Elas parecem gostar muito de beijar, as Judas da Migração, tanto que a osculação decorre sem pudor, obscena e linguada, uma pouca-vergonha à luz da decência, beijocas de cortar o fôlego, umas atrás de outras, como se não houvesse o amanhã, uma devassidão sem fronteiras, onde os passaportes criminosos são branqueados, carimbados às centenas, na ausência dos seus titulares!
Já houve tempos em que estas cenas, de beijos de Judas, eram consideradas de traição, de lesa-pátria, e pagavam-se em frente a um pelotão de fuzilamento. Em face da gravidade, Bula-Bula acha que estas e outras carícias, das insaciáveis beijoqueiras da Migração, deviam ser sinalizadas como traição, tal como na Bíblia.
As referidas, de esfomeados lábios vermelhos, foram apanhadas com centenas de passaportes, centenas!, autenticados e carimbados, prontos para serem usados por criminosos de toda a estirpe, pensa o SERNIC, e Bula-Bula também, furtivos em qualquer latitude da África do Sul, foragidos da nossa Polícia, incluindo raptores e outros autores de demais crimes, hediondos.
Tal como naqueles outros tempos, de pelotões de fuzilamento, Bula-Bula acha que estes actos indecorosos para a pátria, infames para a nação, deviam ser tratados com rispidez pela Justiça, de forma implacável, agravada em razão de os mesmos exporem as fronteiras do país, como se Moçambique estivesse a defecar a céu aberto, revelando a sua soberania no “dumba-nengue” da esbornia, nua e crua.
Ademais, pensa Bula-Bula, estes beijos de Judas Iscariotes simbolizam, tal como aconteceu com Jesus, a traição e a hipocrisia de agentes da Migração, abertamente em concluo com os soldados do crime, acoitando e escondendo os criminosos procurados pelos seus colegas do SERNIC, força que devia ser análoga, porque outro órgão de defesa e segurança.
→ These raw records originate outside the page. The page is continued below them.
<file path="src/hw/rtl/scs_pkg.sv">
// Shared types and constants for the stick calibration and scaling block.
package scs_pkg;

    // Channel tag width, the fixed battery channel and the stick limit
    localparam int unsigned     CH_BITS         = 3;
    localparam logic [CH_BITS-1:0] BATTERY_CHANNEL = 3'd7;
    localparam int unsigned     MAX_STICKS      = 7;

    // Action codes of an input beat
    localparam logic ACT_SAMPLE = 1'b0;
    localparam logic ACT_LOAD   = 1'b1;

    // Percent scaling: full scale, its width, quotient and result widths
    localparam int unsigned FULL_SCALE = 100;
    localparam int unsigned SCALE_BITS = 7;
    localparam int unsigned Q_BITS     = 8;
    localparam int unsigned PCT_BITS   = 8;

    // Commands from the controller to the datapath
    typedef struct packed {
        logic load;       // capture the accepted input beat
        logic update;     // calibration and battery update, numerator and divisor
        logic mult;       // numerator times full scale
        logic div_init;   // overflow precheck, seed the remainder
        logic div_step;   // one restoring division step
        logic finish;     // write the output register
    } t_cmd;

    // Status from the datapath to the controller
    typedef struct packed {
        logic need_div;   // stick sample that needs the divider
    } t_stat;

endpackage

</file>
<file path="src/hw/rtl/scs_if.sv">
// Valid/ready channel interfaces for input beats and result beats.
interface scs_in_if #(
    parameter int unsigned SAMPLE_BITS = 10
);
    logic                          valid;
    logic                          ready;
    logic                          action;
    logic [scs_pkg::CH_BITS-1:0]   channel;
    logic [SAMPLE_BITS-1:0]        raw_sample;
    logic                          capture_mid;
    logic [SAMPLE_BITS-1:0]        load_low;
    logic [SAMPLE_BITS-1:0]        load_mid;
    logic [SAMPLE_BITS-1:0]        load_high;

    modport source (
        output valid, action, channel, raw_sample, capture_mid,
               load_low, load_mid, load_high,
        input  ready
    );
    modport sink (
        input  valid, action, channel, raw_sample, capture_mid,
               load_low, load_mid, load_high,
        output ready
    );
endinterface

interface scs_out_if #(
    parameter int unsigned SAMPLE_BITS = 10
);
    logic                                 valid;
    logic                                 ready;
    logic [scs_pkg::CH_BITS-1:0]          out_channel;
    logic signed [scs_pkg::PCT_BITS-1:0]  scaled_percent;
    logic [SAMPLE_BITS-1:0]               battery_level;
    logic                                 limit_hit;

    modport source (
        output valid, out_channel, scaled_percent, battery_level, limit_hit,
        input  ready
    );
    modport sink (
        input  valid, out_channel, scaled_percent, battery_level, limit_hit,
        output ready
    );
endinterface

</file>
<file path="src/hw/rtl/scs_ctrl.sv">
// Controller state machine: sequences one item through the datapath.
module scs_ctrl (
    input  logic             i_clk,
    input  logic             i_rst_n,
    input  logic             i_in_valid,
    output logic             o_in_ready,
    output logic             o_out_valid,
    input  logic             i_out_ready,
    input  scs_pkg::t_stat   i_stat,
    output scs_pkg::t_cmd    o_cmd
);

    localparam int unsigned CNT_W = $clog2(scs_pkg::Q_BITS);

    typedef enum logic [5:0] {
        S_IDLE   = 6'b000001,
        S_UPDATE = 6'b000010,
        S_MULT   = 6'b000100,
        S_DINIT  = 6'b001000,
        S_DIV    = 6'b010000,
        S_FINISH = 6'b100000
    } t_state;

    t_state             r_state, n_state;
    logic [CNT_W-1:0]   r_cnt, n_cnt;
    logic               r_out_valid, n_out_valid;
    scs_pkg::t_cmd      cmd;

    // Next state and commands
    always_comb begin
        n_state = r_state;
        n_cnt   = r_cnt;
        cmd     = '0;
        unique case (r_state)
            S_IDLE: begin
                if (i_in_valid) begin
                    cmd.load = 1'b1;
                    n_state  = S_UPDATE;
                end
            end
            S_UPDATE: begin
                cmd.update = 1'b1;
                n_state    = i_stat.need_div ? S_MULT : S_FINISH;
            end
            S_MULT: begin
                cmd.mult = 1'b1;
                n_state  = S_DINIT;
            end
            S_DINIT: begin
                cmd.div_init = 1'b1;
                n_cnt        = '0;
                n_state      = S_DIV;
            end
            S_DIV: begin
                cmd.div_step = 1'b1;
                n_cnt        = r_cnt + 1'b1;
                if (r_cnt == CNT_W'(scs_pkg::Q_BITS - 1)) begin
                    n_state = S_FINISH;
                end
            end
            S_FINISH: begin
                // wait until the output register is free or being emptied
                if (!r_out_valid || i_out_ready) begin
                    cmd.finish = 1'b1;
                    n_state    = S_IDLE;
                end
            end
            default: begin
                n_state = S_IDLE;
            end
        endcase
    end

    // Output beat valid
    always_comb begin
        n_out_valid = r_out_valid;
        if (cmd.finish) begin
            n_out_valid = 1'b1;
        end else if (i_out_ready) begin
            n_out_valid = 1'b0;
        end
    end

    always_ff @(posedge i_clk) begin
        if (!i_rst_n) begin
            r_state     <= S_IDLE;
            r_cnt       <= '0;
            r_out_valid <= 1'b0;
        end else begin
            r_state     <= n_state;
            r_cnt       <= n_cnt;
            r_out_valid <= n_out_valid;
        end
    end

    assign o_in_ready  = (r_state == S_IDLE);
    assign o_out_valid = r_out_valid;
    assign o_cmd       = cmd;

endmodule

</file>
<file path="src/hw/rtl/scs_dpath.sv">
// Datapath: calibration points, battery filter, serial divider, output register.
module scs_dpath #(
    parameter int unsigned STICK_CHANNELS = 7,
    parameter int unsigned SAMPLE_BITS    = 10
) (
    input  logic                                 i_clk,
    input  logic                                 i_rst_n,
    input  logic                                 i_cfg_wr_en,
    input  logic                                 i_cfg_wr_data,
    input  scs_pkg::t_cmd                        i_cmd,
    output scs_pkg::t_stat                       o_stat,
    input  logic                                 i_action,
    input  logic [scs_pkg::CH_BITS-1:0]          i_channel,
    input  logic [SAMPLE_BITS-1:0]               i_raw_sample,
    input  logic                                 i_capture_mid,
    input  logic [SAMPLE_BITS-1:0]               i_load_low,
    input  logic [SAMPLE_BITS-1:0]               i_load_mid,
    input  logic [SAMPLE_BITS-1:0]               i_load_high,
    output logic [scs_pkg::CH_BITS-1:0]          o_out_channel,
    output logic signed [scs_pkg::PCT_BITS-1:0]  o_scaled_percent,
    output logic [SAMPLE_BITS-1:0]               o_battery_level,
    output logic                                 o_limit_hit
);

    localparam int unsigned SB        = SAMPLE_BITS;
    localparam int unsigned CAL_DEPTH = (STICK_CHANNELS < scs_pkg::MAX_STICKS) ?
                                        STICK_CHANNELS : scs_pkg::MAX_STICKS;
    localparam int unsigned IDX_W     = (CAL_DEPTH > 1) ? $clog2(CAL_DEPTH) : 1;
    localparam int unsigned QB        = scs_pkg::Q_BITS;
    localparam int unsigned PB        = scs_pkg::PCT_BITS;
    localparam int unsigned PROD_W    = SB + scs_pkg::SCALE_BITS;
    localparam logic [SB-1:0] MID_RST  = SB'(512);
    localparam logic [SB-1:0] HIGH_RST = SB'(1023);

    // Configuration
    logic r_ext;

    // Captured input beat
    logic                          r_action;
    logic [scs_pkg::CH_BITS-1:0]   r_ch;
    logic [SB-1:0]                 r_s;
    logic                          r_cap;
    logic [SB-1:0]                 r_ld_low, r_ld_mid, r_ld_high;

    // Calibration points and battery average
    logic [SB-1:0] r_cal_low  [CAL_DEPTH];
    logic [SB-1:0] r_cal_mid  [CAL_DEPTH];
    logic [SB-1:0] r_cal_high [CAL_DEPTH];
    logic [SB-1:0] r_bat;

    // Scaling operands and divider state
    logic [SB-1:0]     r_num, r_den;
    logic              r_neg, r_zero, r_sat, r_sample_op, r_over;
    logic [PROD_W-1:0] r_prod;
    logic [SB-1:0]     r_rem;
    logic [QB-1:0]     r_dvd, r_q;

    // Output register
    logic [scs_pkg::CH_BITS-1:0] r_out_ch;
    logic [PB-1:0]               r_out_pct;
    logic [SB-1:0]               r_out_bat;
    logic                        r_out_hit;

    // Item decode and calibration update
    logic              is_bat, is_stick, sample_op;
    logic [IDX_W-1:0]  idx;
    logic [SB-1:0]     lo, mid, hi, lo_n, mid_n, hi_n;
    logic              neg, pos, den_pos;
    logic [SB-1:0]     num, den;
    logic [SB+1:0]     bat_sum;

    always_comb begin
        is_bat    = (r_ch == scs_pkg::BATTERY_CHANNEL);
        is_stick  = !is_bat && (r_ch < scs_pkg::CH_BITS'(CAL_DEPTH));
        sample_op = is_stick && (r_action == scs_pkg::ACT_SAMPLE);
        idx       = is_stick ? r_ch[IDX_W-1:0] : '0;
        lo        = r_cal_low[idx];
        mid       = r_cal_mid[idx];
        hi        = r_cal_high[idx];
        lo_n      = (r_ext && (r_s < lo)) ? r_s : lo;
        hi_n      = (r_ext && (r_s > hi)) ? r_s : hi;
        mid_n     = r_cap ? r_s : mid;
        neg       = (r_s < mid_n);
        pos       = (r_s > mid_n);
        num       = neg ? (mid_n - r_s) : (r_s - mid_n);
        den       = neg ? (mid_n - lo_n) : (hi_n - mid_n);
        den_pos   = neg ? (mid_n > lo_n) : (hi_n > mid_n);
        bat_sum   = {2'b00, r_bat} + {1'b0, r_bat, 1'b0} + {2'b00, r_s};
    end

    assign o_stat.need_div = sample_op && (neg || pos) && den_pos;

    // Divider step: compare and subtract on the shifted remainder; overflow precheck
    logic [SB:0] trial_in, trial;
    logic        trial_ge;
    logic        dinit_over;

    always_comb begin
        trial_in   = {r_rem, r_dvd[QB-1]};
        trial      = trial_in - {1'b0, r_den};
        trial_ge   = (trial_in >= {1'b0, r_den});
        dinit_over = ({1'b0, r_prod[PROD_W-1:QB]} >= r_den);
    end

    // Result forming
    logic          q_big, res_hit;
    logic [PB-1:0] mag, pct;

    always_comb begin
        q_big   = r_over || (r_q > QB'(scs_pkg::FULL_SCALE));
        res_hit = r_sample_op && !r_zero && (r_sat || q_big);
        mag     = (r_sat || q_big) ? PB'(scs_pkg::FULL_SCALE) : PB'(r_q);
        if (!r_sample_op || r_zero) begin
            pct = '0;
        end else begin
            pct = r_neg ? (~mag + 1'b1) : mag;
        end
    end

    // Configuration register
    always_ff @(posedge i_clk) begin
        if (!i_rst_n) begin
            r_ext <= 1'b0;
        end else if (i_cfg_wr_en) begin
            r_ext <= i_cfg_wr_data;
        end
    end

    // Input beat capture
    always_ff @(posedge i_clk) begin
        if (i_cmd.load) begin
            r_action  <= i_action;
            r_ch      <= i_channel;
            r_s       <= i_raw_sample;
            r_cap     <= i_capture_mid;
            r_ld_low  <= i_load_low;
            r_ld_mid  <= i_load_mid;
            r_ld_high <= i_load_high;
        end
    end

    // Calibration points and battery filter
    always_ff @(posedge i_clk) begin
        if (!i_rst_n) begin
            for (int i = 0; i < CAL_DEPTH; i++) begin
                r_cal_low[i]  <= '0;
                r_cal_mid[i]  <= MID_RST;
                r_cal_high[i] <= HIGH_RST;
            end
            r_bat <= '0;
        end else if (i_cmd.update) begin
            if (is_bat && (r_action == scs_pkg::ACT_SAMPLE)) begin
                r_bat <= bat_sum[SB+1:2];
            end
            if (is_stick && (r_action == scs_pkg::ACT_LOAD)) begin
                r_cal_low[idx]  <= r_ld_low;
                r_cal_mid[idx]  <= r_ld_mid;
                r_cal_high[idx] <= r_ld_high;
            end else if (sample_op) begin
                r_cal_low[idx]  <= lo_n;
                r_cal_mid[idx]  <= mid_n;
                r_cal_high[idx] <= hi_n;
            end
        end
    end

    // Scaling operands, product and serial divider
    always_ff @(posedge i_clk) begin
        if (i_cmd.update) begin
            r_num       <= num;
            r_den       <= den;
            r_neg       <= neg;
            r_zero      <= !(neg || pos);
            r_sat       <= !den_pos;
            r_sample_op <= sample_op;
        end
        if (i_cmd.mult) begin
            r_prod <= {{scs_pkg::SCALE_BITS{1'b0}}, r_num}
                      * PROD_W'(scs_pkg::FULL_SCALE);
        end
        if (i_cmd.div_init) begin
            r_over <= dinit_over;
            r_rem  <= {1'b0, r_prod[PROD_W-1:QB]};
            r_dvd  <= r_prod[QB-1:0];
            r_q    <= '0;
        end
        if (i_cmd.div_step) begin
            r_rem <= trial_ge ? trial[SB-1:0] : trial_in[SB-1:0];
            r_dvd <= {r_dvd[QB-2:0], 1'b0};
            r_q   <= {r_q[QB-2:0], trial_ge};
        end
    end

    // Output register
    always_ff @(posedge i_clk) begin
        if (i_cmd.finish) begin
            r_out_ch  <= r_ch;
            r_out_pct <= pct;
            r_out_bat <= r_bat;
            r_out_hit <= res_hit;
        end
    end

    assign o_out_channel    = r_out_ch;
    assign o_scaled_percent = r_out_pct;
    assign o_battery_level  = r_out_bat;
    assign o_limit_hit      = r_out_hit;

endmodule

</file>
<file path="src/hw/rtl/stick_calibrate_and_scale.sv">
// Top level: stick calibration, percent scaling and battery smoothing.
//
// Input channel i_in carries one beat per converter sample, tagged with its
// channel: channels below STICK_CHANNELS (at most 0 to 6) are sticks, channel
// 7 is the battery. action selects sample processing or a load of one
// stick's low, middle and high calibration points. Every input beat yields
// exactly one result beat on o_out, in order.
// i_cfg_wr_en/i_cfg_wr_data write extend_borders; write it only while idle.
// Items are handled one at a time. A stick sample that needs a quotient passes
// from acceptance through an update step, a multiply step, a precheck step,
// the restoring divider (one quotient bit per cycle) and the output register.
// Battery, load, unused-channel, zero-numerator and saturated items skip the
// divider. i_in.ready rises with the result, so a new item is accepted only
// once the last one has reached the output register.
// The output register holds a finished beat while the receiver stalls; the
// next item is accepted and worked on meanwhile and waits only at its final
// step for the register to free up.
// Reset (i_rst_n low, synchronous) sets low points to 0, middle points to 512,
// high points to 1023, the battery average and extend_borders to 0, and
// empties the output register.
module stick_calibrate_and_scale #(
    parameter int unsigned STICK_CHANNELS = 7,
    parameter int unsigned SAMPLE_BITS    = 10
) (
    input  logic       i_clk,
    input  logic       i_rst_n,
    input  logic       i_cfg_wr_en,
    input  logic       i_cfg_wr_data,
    scs_in_if.sink     i_in,
    scs_out_if.source  o_out
);

    scs_pkg::t_cmd  cmd;
    scs_pkg::t_stat stat;

    // Sequencing
    scs_ctrl u_ctrl (
        .i_clk       (i_clk),
        .i_rst_n     (i_rst_n),
        .i_in_valid  (i_in.valid),
        .o_in_ready  (i_in.ready),
        .o_out_valid (o_out.valid),
        .i_out_ready (o_out.ready),
        .i_stat      (stat),
        .o_cmd       (cmd)
    );

    // Storage and arithmetic
    scs_dpath #(
        .STICK_CHANNELS (STICK_CHANNELS),
        .SAMPLE_BITS    (SAMPLE_BITS)
    ) u_dpath (
        .i_clk            (i_clk),
        .i_rst_n          (i_rst_n),
        .i_cfg_wr_en      (i_cfg_wr_en),
        .i_cfg_wr_data    (i_cfg_wr_data),
        .i_cmd            (cmd),
        .o_stat           (stat),
        .i_action         (i_in.action),
        .i_channel        (i_in.channel),
        .i_raw_sample     (i_in.raw_sample),
        .i_capture_mid    (i_in.capture_mid),
        .i_load_low       (i_in.load_low),
        .i_load_mid       (i_in.load_mid),
        .i_load_high      (i_in.load_high),
        .o_out_channel    (o_out.out_channel),
        .o_scaled_percent (o_out.scaled_percent),
        .o_battery_level  (o_out.battery_level),
        .o_limit_hit      (o_out.limit_hit)
    );

endmodule
</file>
<file path="src/flat_wrapper.sv">
// flat-port wrapper written by rule: the top's interface ports become plain ports
module stick_calibrate_and_scale_flat 
#(
    parameter int unsigned STICK_CHANNELS = 7,
    parameter int unsigned SAMPLE_BITS    = 10
)
  (i_clk, i_rst_n, i_cfg_wr_en, i_cfg_wr_data, i_in_valid, i_in_action, i_in_channel, i_in_raw_sample, i_in_capture_mid, i_in_load_low, i_in_load_mid, i_in_load_high, i_in_ready, o_out_valid, o_out_out_channel, o_out_scaled_percent, o_out_battery_level, o_out_limit_hit, o_out_ready);
  scs_in_if #(.SAMPLE_BITS(SAMPLE_BITS)) i_in_i ();
  scs_out_if #(.SAMPLE_BITS(SAMPLE_BITS)) o_out_i ();
  input  logic i_clk;
  input  logic i_rst_n;
  input  logic i_cfg_wr_en;
  input  logic i_cfg_wr_data;
  input wire logic [$bits(i_in_i.valid)-1:0] i_in_valid;
  input wire logic [$bits(i_in_i.action)-1:0] i_in_action;
  input wire logic [$bits(i_in_i.channel)-1:0] i_in_channel;
  input wire logic [$bits(i_in_i.raw_sample)-1:0] i_in_raw_sample;
  input wire logic [$bits(i_in_i.capture_mid)-1:0] i_in_capture_mid;
  input wire logic [$bits(i_in_i.load_low)-1:0] i_in_load_low;
  input wire logic [$bits(i_in_i.load_mid)-1:0] i_in_load_mid;
  input wire logic [$bits(i_in_i.load_high)-1:0] i_in_load_high;
  output wire logic [$bits(i_in_i.ready)-1:0] i_in_ready;
  output wire logic [$bits(o_out_i.valid)-1:0] o_out_valid;
  output wire logic [$bits(o_out_i.out_channel)-1:0] o_out_out_channel;
  output wire logic [$bits(o_out_i.scaled_percent)-1:0] o_out_scaled_percent;
  output wire logic [$bits(o_out_i.battery_level)-1:0] o_out_battery_level;
  output wire logic [$bits(o_out_i.limit_hit)-1:0] o_out_limit_hit;
  input wire logic [$bits(o_out_i.ready)-1:0] o_out_ready;
  assign i_in_i.valid = i_in_valid;
  assign i_in_i.action = i_in_action;
  assign i_in_i.channel = i_in_channel;
  assign i_in_i.raw_sample = i_in_raw_sample;
  assign i_in_i.capture_mid = i_in_capture_mid;
  assign i_in_i.load_low = i_in_load_low;
  assign i_in_i.load_mid = i_in_load_mid;
  assign i_in_i.load_high = i_in_load_high;
  assign i_in_ready = i_in_i.ready;
  assign o_out_valid = o_out_i.valid;
  assign o_out_out_channel = o_out_i.out_channel;
  assign o_out_scaled_percent = o_out_i.scaled_percent;
  assign o_out_battery_level = o_out_i.battery_level;
  assign o_out_limit_hit = o_out_i.limit_hit;
  assign o_out_i.ready = o_out_ready;
  stick_calibrate_and_scale #(.STICK_CHANNELS(STICK_CHANNELS), .SAMPLE_BITS(SAMPLE_BITS)) u_core (.i_clk(i_clk), .i_rst_n(i_rst_n), .i_cfg_wr_en(i_cfg_wr_en), .i_cfg_wr_data(i_cfg_wr_data), .i_in(i_in_i), .o_out(o_out_i));
endmodule
</file>
<file path="config.mk">
export PLATFORM = sky130hd
export DESIGN_NAME = stick_calibrate_and_scale_flat
export DESIGN_NICKNAME = d
export VERILOG_FILES = /design/src/hw/rtl/scs_pkg.sv /design/src/hw/rtl/scs_if.sv /design/src/hw/rtl/scs_ctrl.sv /design/src/hw/rtl/scs_dpath.sv /design/src/hw/rtl/stick_calibrate_and_scale.sv /design/src/flat_wrapper.sv
export SDC_FILE = /design/constraint.sdc
export NUM_CORES = 1
export LEC_CHECK = 0
export ABC_CLOCK_PERIOD_IN_PS = 6100
export BUFFER_PORTS_ARGS = -buffer_cell sky130_fd_sc_hd__clkbuf_2
export CELL_PAD_IN_SITES_DETAIL_PLACEMENT = 1
export CELL_PAD_IN_SITES_GLOBAL_PLACEMENT = 1
export CORE_ASPECT_RATIO = 0.7
export CORE_MARGIN = 2
export CORE_UTILIZATION = 51
export CTS_CLUSTER_SIZE = 25
export DETAILED_ROUTE_END_ITERATION = 6
export GPL_TIMING_DRIVEN = 0
export MAX_ROUTING_LAYER = met4
export PLACE_DENSITY_LB_ADDON = 0.1
export SLEW_MARGIN = 15
export SYNTH_ARGS = -nofsm -noshare
export SYNTH_HDL_FRONTEND = slang
export SYNTH_SLANG_ARGS = --single-unit
</file>
<file path="constraint.sdc">
create_clock -name i_clk -period 6.1 [get_ports i_clk]
set_clock_uncertainty 0.05 [all_clocks]
set_input_delay 0.915 -clock i_clk [delete_from_list [all_inputs] [get_ports i_clk]]
set_output_delay 0.915 -clock i_clk [all_outputs]
set_load 0.005 [all_outputs]
</file>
A gula das beijoqueiras levanta uma outra questão, mais profunda que a apetência das mesmas, a do recrutamento e ingresso num órgão tão sensível quanto à Migração. Bula- -Bula acha que o principal critério não deve ser a argamassa corporal das candidatas, o torso e a compleição dos assentos, muito menos a libido para beijar e trair, como Judas Iscariotes que, precisamente com um beijo, identificou Jesus aos soldados que o foram prender.
Bula-Bula acha que os principais, critério e avaliação, deviam priorizar a cidadania, o patriotismo, a intensidade com que cada uma das candidatas ou candidatos sente a moçambicanidade e entoa o “Pátria Amada”! Já houve casos em que Bula-Bula ouviu uma agente da Migração a tartamudear o Hino Nacional e ficou indignado, mais parecia o refrão de uma farra e a continência uma mão estendida para o crime!
São lesa-pátria, beijoqueiras e traidoras, como Judas Iscariotes!